►

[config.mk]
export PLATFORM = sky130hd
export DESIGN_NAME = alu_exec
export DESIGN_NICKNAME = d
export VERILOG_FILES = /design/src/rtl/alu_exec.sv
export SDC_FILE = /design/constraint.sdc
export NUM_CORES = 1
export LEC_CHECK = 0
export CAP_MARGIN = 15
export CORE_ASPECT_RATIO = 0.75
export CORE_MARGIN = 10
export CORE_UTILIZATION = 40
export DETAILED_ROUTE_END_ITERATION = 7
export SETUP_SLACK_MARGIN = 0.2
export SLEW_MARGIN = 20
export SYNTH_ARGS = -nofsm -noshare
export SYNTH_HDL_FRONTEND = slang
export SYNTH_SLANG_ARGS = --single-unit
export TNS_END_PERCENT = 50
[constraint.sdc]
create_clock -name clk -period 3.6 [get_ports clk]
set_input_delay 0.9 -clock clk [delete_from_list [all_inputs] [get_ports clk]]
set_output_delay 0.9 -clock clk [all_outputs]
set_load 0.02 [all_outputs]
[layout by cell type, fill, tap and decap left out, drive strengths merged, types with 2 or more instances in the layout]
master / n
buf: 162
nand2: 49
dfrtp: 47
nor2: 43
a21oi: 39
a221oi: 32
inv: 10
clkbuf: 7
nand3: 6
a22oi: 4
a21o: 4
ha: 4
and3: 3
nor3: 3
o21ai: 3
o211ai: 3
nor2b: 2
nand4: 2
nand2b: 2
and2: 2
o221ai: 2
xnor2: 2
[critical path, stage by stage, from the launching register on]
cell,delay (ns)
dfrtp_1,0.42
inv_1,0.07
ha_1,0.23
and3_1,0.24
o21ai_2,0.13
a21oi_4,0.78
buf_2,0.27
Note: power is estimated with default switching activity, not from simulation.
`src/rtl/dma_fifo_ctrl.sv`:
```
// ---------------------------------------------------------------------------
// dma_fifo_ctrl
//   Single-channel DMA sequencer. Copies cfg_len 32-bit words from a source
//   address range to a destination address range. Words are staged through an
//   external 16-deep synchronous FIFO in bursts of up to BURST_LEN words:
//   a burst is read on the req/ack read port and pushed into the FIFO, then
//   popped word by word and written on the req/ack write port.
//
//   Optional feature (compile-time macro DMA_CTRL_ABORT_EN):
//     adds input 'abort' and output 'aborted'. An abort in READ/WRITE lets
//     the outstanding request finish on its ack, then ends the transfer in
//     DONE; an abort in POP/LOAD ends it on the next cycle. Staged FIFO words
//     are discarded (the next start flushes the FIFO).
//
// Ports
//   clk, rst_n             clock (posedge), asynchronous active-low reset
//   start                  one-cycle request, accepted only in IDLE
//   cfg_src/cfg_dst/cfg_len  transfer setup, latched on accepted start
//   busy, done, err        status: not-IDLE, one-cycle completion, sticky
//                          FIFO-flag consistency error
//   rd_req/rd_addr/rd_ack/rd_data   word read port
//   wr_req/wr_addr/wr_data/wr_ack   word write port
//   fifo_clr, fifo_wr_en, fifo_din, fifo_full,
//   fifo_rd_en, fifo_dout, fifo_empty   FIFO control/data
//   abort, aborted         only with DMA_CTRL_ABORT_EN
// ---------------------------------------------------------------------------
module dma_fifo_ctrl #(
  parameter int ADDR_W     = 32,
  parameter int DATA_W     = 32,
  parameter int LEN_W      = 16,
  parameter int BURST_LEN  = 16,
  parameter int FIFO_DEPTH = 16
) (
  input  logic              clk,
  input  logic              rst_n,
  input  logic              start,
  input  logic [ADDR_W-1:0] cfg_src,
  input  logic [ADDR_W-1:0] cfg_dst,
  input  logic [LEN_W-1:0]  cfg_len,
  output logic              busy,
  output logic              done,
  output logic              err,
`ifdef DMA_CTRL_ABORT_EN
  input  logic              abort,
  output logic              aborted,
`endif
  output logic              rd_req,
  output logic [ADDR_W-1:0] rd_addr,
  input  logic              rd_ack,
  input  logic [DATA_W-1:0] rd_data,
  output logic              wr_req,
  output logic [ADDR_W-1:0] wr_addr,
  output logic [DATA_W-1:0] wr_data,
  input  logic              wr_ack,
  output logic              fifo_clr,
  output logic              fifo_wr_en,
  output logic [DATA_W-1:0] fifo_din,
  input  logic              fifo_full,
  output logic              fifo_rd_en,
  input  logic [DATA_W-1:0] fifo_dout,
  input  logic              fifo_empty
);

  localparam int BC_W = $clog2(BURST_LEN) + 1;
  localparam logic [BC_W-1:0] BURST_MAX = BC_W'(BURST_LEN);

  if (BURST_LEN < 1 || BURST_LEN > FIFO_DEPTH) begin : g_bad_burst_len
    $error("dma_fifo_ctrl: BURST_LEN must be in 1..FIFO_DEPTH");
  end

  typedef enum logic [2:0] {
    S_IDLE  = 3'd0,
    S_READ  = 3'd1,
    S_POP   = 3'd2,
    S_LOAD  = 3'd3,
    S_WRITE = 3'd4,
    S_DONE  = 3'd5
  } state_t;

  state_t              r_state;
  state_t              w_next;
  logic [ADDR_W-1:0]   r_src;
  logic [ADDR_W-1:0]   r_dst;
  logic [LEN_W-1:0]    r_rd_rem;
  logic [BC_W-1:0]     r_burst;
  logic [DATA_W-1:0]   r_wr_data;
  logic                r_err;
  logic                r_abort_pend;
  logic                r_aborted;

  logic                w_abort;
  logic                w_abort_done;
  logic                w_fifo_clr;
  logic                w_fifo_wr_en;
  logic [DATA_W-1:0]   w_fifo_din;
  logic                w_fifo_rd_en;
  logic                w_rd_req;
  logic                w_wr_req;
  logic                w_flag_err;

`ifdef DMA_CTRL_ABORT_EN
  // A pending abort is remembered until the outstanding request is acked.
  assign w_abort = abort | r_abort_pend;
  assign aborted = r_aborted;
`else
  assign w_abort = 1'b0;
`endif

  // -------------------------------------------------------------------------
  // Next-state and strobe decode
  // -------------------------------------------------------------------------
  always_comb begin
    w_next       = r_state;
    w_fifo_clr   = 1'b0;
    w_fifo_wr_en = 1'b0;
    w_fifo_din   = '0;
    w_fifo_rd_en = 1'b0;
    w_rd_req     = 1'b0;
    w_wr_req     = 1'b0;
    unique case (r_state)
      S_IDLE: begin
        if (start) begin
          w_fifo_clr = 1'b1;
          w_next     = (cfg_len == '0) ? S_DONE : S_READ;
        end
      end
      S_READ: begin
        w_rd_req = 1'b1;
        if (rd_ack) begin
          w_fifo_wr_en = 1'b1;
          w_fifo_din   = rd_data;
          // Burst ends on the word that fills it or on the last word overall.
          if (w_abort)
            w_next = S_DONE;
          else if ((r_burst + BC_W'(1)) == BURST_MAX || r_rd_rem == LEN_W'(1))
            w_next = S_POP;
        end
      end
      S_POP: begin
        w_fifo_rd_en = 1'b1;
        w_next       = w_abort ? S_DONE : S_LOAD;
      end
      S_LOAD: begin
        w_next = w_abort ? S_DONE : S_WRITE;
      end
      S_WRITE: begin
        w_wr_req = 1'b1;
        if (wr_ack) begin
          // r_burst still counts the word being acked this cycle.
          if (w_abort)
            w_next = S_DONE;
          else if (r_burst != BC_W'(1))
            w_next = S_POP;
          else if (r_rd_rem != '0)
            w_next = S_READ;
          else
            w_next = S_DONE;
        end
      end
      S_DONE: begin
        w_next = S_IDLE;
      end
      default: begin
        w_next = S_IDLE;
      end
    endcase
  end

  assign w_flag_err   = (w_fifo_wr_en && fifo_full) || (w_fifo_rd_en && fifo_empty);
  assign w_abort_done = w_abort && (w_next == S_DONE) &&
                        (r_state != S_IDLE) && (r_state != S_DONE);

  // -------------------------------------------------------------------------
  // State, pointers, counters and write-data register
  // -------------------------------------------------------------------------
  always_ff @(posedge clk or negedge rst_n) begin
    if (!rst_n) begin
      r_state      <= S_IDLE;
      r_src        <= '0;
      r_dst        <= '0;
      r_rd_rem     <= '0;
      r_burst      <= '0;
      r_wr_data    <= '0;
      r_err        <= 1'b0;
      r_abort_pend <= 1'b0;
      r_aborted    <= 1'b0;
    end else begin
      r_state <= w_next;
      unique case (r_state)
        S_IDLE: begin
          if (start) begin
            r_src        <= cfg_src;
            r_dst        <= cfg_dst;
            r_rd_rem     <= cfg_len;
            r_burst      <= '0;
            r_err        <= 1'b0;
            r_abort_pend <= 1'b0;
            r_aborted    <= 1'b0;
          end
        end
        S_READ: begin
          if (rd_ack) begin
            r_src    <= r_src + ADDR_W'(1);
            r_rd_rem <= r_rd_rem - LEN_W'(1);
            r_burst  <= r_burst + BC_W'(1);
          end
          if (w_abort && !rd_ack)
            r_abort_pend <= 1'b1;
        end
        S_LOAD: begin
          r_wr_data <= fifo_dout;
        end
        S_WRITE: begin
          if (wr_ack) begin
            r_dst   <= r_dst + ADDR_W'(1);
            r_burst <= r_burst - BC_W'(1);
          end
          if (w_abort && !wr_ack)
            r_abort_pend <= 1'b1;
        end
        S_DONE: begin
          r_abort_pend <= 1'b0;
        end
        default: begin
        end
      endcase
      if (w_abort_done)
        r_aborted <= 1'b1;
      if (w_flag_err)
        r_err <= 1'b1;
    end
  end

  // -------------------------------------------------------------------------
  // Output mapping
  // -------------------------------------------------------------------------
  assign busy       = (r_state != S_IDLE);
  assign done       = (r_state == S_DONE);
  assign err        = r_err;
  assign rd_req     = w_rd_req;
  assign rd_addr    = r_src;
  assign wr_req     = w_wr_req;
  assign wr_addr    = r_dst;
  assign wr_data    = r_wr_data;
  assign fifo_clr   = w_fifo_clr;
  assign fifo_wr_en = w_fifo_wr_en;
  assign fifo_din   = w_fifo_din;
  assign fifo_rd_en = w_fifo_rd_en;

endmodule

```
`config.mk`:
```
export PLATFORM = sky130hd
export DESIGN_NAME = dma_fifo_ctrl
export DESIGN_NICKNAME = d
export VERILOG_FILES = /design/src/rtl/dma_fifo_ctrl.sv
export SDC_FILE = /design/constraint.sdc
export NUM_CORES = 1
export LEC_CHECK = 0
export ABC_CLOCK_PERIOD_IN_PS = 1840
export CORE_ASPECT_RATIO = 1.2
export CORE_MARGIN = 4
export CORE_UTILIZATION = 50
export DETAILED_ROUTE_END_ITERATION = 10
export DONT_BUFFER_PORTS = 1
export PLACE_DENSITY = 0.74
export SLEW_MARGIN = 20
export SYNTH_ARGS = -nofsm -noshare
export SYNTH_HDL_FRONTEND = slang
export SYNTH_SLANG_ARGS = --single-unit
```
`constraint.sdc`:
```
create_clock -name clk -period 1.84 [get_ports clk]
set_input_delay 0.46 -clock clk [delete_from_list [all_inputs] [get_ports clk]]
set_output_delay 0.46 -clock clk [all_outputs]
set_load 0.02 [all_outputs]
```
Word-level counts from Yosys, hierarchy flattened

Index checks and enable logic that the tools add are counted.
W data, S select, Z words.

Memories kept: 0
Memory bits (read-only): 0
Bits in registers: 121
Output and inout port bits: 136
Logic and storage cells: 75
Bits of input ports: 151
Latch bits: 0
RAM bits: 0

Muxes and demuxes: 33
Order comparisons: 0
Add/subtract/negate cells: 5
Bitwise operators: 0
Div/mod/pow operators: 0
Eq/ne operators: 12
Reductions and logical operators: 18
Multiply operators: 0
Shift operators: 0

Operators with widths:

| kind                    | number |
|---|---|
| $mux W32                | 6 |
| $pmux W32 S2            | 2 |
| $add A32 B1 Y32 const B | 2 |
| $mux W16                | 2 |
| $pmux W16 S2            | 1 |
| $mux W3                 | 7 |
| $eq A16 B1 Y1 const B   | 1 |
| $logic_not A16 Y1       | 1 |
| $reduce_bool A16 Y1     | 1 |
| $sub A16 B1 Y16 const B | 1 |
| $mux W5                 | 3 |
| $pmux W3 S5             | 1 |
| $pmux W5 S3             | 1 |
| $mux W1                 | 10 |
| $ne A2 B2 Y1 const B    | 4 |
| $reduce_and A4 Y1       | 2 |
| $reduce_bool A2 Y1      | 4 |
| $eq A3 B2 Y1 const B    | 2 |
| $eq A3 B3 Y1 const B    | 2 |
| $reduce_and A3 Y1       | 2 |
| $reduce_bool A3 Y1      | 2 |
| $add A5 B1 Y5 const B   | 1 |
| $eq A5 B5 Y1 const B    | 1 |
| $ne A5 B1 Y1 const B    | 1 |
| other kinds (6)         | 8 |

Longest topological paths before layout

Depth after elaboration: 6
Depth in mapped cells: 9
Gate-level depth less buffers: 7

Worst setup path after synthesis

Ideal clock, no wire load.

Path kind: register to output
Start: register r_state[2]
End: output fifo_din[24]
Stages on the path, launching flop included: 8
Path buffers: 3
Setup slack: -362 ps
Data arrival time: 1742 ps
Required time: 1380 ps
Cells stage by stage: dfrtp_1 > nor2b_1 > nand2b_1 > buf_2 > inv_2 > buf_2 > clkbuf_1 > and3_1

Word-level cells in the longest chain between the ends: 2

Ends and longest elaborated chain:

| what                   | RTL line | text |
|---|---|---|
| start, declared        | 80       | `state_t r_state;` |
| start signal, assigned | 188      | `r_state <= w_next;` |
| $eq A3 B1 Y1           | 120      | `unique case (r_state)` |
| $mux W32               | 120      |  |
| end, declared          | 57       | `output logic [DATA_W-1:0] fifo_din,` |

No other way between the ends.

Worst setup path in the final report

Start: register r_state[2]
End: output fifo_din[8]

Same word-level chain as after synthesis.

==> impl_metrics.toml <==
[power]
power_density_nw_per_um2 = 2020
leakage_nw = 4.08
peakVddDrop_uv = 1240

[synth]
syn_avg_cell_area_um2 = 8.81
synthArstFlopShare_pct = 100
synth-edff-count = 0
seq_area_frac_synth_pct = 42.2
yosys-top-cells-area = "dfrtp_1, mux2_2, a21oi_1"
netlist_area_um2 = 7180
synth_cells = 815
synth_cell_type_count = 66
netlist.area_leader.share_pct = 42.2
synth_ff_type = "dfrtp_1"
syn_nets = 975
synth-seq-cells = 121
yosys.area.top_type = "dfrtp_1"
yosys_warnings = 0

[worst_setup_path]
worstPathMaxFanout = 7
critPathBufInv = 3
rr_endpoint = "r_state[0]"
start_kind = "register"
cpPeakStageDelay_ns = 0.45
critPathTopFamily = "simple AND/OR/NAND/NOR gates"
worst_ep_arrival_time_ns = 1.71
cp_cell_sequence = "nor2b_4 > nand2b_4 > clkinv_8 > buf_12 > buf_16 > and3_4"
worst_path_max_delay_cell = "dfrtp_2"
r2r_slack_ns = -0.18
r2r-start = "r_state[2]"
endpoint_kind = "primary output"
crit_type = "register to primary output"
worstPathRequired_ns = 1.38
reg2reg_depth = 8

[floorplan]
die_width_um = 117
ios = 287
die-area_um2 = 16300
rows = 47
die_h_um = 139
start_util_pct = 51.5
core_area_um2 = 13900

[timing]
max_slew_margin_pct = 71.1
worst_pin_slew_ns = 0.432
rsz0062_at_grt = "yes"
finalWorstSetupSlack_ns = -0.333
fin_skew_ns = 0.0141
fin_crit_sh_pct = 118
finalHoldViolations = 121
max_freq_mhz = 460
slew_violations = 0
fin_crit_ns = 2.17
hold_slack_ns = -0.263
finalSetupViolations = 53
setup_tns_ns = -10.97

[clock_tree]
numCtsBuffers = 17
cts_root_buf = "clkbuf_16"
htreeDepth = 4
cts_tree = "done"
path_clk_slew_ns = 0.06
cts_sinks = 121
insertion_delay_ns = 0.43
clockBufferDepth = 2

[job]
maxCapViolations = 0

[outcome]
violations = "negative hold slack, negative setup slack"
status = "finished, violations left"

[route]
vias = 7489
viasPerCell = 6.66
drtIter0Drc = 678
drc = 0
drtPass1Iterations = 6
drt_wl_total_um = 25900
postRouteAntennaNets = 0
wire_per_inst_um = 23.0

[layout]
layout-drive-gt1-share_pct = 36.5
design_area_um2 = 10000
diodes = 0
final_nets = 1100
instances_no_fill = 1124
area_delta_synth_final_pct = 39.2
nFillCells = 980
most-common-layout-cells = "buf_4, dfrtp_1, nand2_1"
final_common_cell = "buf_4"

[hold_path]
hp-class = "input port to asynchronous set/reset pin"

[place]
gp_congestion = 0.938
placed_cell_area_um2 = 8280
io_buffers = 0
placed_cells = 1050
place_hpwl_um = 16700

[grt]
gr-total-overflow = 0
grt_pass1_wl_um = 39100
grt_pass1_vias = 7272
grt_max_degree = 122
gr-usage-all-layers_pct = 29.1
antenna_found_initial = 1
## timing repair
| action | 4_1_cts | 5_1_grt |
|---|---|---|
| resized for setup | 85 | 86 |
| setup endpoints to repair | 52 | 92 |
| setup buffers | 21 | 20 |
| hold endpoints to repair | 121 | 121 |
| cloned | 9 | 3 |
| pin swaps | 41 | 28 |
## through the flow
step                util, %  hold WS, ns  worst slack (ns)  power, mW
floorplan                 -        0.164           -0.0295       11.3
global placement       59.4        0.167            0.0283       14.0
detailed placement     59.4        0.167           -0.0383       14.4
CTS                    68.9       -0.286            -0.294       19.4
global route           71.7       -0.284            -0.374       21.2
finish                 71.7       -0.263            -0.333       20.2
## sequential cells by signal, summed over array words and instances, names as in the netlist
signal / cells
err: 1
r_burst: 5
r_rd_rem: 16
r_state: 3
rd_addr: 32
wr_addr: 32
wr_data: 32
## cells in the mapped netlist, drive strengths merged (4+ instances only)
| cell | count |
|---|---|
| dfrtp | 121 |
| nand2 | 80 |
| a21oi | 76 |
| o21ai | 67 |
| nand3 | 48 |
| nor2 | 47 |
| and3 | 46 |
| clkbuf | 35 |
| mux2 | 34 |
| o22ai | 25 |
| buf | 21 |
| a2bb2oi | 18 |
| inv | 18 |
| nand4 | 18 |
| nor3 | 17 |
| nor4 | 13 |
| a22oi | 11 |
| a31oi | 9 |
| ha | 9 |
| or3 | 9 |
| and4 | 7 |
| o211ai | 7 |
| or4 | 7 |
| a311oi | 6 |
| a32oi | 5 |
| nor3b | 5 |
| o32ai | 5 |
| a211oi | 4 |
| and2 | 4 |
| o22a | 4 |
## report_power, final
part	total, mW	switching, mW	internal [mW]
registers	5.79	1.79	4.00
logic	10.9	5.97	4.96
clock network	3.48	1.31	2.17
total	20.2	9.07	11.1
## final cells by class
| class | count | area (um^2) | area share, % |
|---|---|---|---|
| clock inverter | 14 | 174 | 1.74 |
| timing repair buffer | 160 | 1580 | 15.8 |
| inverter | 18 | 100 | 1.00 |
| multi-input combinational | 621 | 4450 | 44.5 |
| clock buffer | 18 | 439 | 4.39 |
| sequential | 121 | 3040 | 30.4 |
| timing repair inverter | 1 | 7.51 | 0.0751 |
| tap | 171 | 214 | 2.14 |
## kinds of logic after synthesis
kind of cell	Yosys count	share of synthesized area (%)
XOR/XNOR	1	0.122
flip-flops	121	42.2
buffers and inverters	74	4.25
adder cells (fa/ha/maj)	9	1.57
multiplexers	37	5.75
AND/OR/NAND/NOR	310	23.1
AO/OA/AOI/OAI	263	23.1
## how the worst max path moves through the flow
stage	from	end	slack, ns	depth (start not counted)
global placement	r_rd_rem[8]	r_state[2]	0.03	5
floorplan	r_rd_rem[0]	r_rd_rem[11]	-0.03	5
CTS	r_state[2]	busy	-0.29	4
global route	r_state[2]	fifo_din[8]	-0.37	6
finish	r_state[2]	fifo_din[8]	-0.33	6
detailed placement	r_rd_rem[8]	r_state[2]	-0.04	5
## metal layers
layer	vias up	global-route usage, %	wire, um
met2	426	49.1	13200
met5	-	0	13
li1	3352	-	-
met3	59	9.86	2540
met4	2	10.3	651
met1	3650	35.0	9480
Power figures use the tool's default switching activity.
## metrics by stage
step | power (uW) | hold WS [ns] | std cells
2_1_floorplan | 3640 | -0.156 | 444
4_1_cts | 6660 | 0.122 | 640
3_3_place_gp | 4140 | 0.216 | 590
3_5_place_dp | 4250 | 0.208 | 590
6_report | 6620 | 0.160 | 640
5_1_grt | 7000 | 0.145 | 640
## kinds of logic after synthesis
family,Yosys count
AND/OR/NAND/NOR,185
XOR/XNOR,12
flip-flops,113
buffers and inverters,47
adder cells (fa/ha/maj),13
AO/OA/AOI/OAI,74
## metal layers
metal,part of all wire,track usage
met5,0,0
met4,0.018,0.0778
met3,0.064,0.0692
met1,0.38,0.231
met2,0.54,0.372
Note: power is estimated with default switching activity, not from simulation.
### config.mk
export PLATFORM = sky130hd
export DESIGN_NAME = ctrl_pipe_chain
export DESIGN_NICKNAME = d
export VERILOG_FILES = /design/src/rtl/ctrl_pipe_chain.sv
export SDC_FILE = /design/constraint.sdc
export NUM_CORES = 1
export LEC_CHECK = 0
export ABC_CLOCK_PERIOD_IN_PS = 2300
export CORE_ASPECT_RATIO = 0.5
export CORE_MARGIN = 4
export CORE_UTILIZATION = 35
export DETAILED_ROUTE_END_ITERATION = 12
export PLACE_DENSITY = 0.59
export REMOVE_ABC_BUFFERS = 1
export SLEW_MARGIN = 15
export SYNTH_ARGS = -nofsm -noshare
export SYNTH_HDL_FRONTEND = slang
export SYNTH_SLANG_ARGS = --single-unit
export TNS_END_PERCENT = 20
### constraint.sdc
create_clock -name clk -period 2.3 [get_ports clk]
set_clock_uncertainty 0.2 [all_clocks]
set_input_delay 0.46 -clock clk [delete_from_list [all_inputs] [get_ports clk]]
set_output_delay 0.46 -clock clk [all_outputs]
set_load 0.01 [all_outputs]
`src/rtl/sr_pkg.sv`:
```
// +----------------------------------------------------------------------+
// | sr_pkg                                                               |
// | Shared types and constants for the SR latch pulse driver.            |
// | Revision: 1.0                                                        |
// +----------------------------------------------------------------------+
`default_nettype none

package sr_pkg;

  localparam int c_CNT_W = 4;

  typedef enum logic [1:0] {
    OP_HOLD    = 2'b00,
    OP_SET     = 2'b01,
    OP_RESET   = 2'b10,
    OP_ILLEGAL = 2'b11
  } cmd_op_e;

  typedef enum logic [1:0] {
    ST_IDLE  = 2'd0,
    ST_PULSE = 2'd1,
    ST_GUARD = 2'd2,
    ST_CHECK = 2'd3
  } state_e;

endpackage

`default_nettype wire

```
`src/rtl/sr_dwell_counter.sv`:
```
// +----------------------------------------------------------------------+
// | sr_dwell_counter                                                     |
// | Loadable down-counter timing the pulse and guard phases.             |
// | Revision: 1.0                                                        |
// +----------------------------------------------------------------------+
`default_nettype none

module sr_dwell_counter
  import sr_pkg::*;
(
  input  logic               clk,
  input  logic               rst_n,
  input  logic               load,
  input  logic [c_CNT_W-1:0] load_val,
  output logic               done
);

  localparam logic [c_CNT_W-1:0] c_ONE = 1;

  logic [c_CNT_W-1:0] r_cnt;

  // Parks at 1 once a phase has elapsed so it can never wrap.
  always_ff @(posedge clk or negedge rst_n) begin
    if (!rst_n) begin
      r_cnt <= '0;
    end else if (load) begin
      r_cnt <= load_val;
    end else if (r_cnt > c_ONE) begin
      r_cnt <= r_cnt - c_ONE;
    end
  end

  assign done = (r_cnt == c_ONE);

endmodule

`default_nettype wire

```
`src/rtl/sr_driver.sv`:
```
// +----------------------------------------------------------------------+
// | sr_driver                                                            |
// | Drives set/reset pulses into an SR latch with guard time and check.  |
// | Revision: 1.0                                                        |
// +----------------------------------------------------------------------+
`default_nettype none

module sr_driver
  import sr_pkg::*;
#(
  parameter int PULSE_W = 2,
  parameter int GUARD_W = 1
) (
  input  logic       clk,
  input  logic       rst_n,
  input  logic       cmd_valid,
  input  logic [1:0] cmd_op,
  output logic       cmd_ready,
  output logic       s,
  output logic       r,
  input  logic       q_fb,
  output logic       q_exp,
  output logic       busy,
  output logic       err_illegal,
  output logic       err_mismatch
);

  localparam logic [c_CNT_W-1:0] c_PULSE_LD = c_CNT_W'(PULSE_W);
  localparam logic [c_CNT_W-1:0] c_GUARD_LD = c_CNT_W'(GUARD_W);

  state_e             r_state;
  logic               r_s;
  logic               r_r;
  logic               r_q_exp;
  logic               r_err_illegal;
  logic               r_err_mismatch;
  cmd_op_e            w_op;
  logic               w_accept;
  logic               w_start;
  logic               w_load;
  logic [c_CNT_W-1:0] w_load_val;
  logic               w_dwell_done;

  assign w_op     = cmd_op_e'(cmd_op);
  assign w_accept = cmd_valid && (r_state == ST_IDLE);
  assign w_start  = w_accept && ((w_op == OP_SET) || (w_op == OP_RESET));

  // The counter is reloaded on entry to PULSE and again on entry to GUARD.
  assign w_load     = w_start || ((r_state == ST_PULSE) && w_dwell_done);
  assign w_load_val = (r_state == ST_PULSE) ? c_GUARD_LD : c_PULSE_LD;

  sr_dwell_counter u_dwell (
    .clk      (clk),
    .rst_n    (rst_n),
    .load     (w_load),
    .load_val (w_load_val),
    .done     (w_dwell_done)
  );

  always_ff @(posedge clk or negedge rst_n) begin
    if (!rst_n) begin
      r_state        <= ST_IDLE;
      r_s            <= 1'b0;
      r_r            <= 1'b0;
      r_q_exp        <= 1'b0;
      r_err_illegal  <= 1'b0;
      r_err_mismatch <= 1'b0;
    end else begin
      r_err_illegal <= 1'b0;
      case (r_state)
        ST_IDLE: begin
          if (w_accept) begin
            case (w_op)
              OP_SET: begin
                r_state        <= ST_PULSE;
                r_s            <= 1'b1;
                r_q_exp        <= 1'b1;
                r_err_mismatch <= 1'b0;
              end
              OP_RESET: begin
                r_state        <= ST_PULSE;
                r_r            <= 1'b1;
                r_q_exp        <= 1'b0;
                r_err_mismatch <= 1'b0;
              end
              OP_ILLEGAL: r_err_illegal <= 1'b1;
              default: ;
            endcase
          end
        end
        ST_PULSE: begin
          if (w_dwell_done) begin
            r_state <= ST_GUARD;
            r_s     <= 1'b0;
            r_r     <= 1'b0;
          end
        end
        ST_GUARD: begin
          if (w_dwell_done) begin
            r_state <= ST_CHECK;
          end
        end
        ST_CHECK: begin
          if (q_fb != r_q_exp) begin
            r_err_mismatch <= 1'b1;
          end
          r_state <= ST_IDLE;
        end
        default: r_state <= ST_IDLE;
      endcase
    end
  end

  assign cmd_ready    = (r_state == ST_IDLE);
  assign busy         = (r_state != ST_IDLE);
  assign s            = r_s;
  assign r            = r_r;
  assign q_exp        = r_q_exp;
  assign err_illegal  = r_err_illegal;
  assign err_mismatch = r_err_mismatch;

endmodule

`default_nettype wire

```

◄

■ **WHAT THE TASK ASKS**: Everything from the first line of the data through the line containing "export CORE_ASPECT_RATIO = 0.75" should be echoed exactly. Add nothing.

■ **SOLUTION FOR THIS PROBLEM**:
[config.mk]
export PLATFORM = sky130hd
export DESIGN_NAME = alu_exec
export DESIGN_NICKNAME = d
export VERILOG_FILES = /design/src/rtl/alu_exec.sv
export SDC_FILE = /design/constraint.sdc
export NUM_CORES = 1
export LEC_CHECK = 0
export CAP_MARGIN = 15
export CORE_ASPECT_RATIO = 0.75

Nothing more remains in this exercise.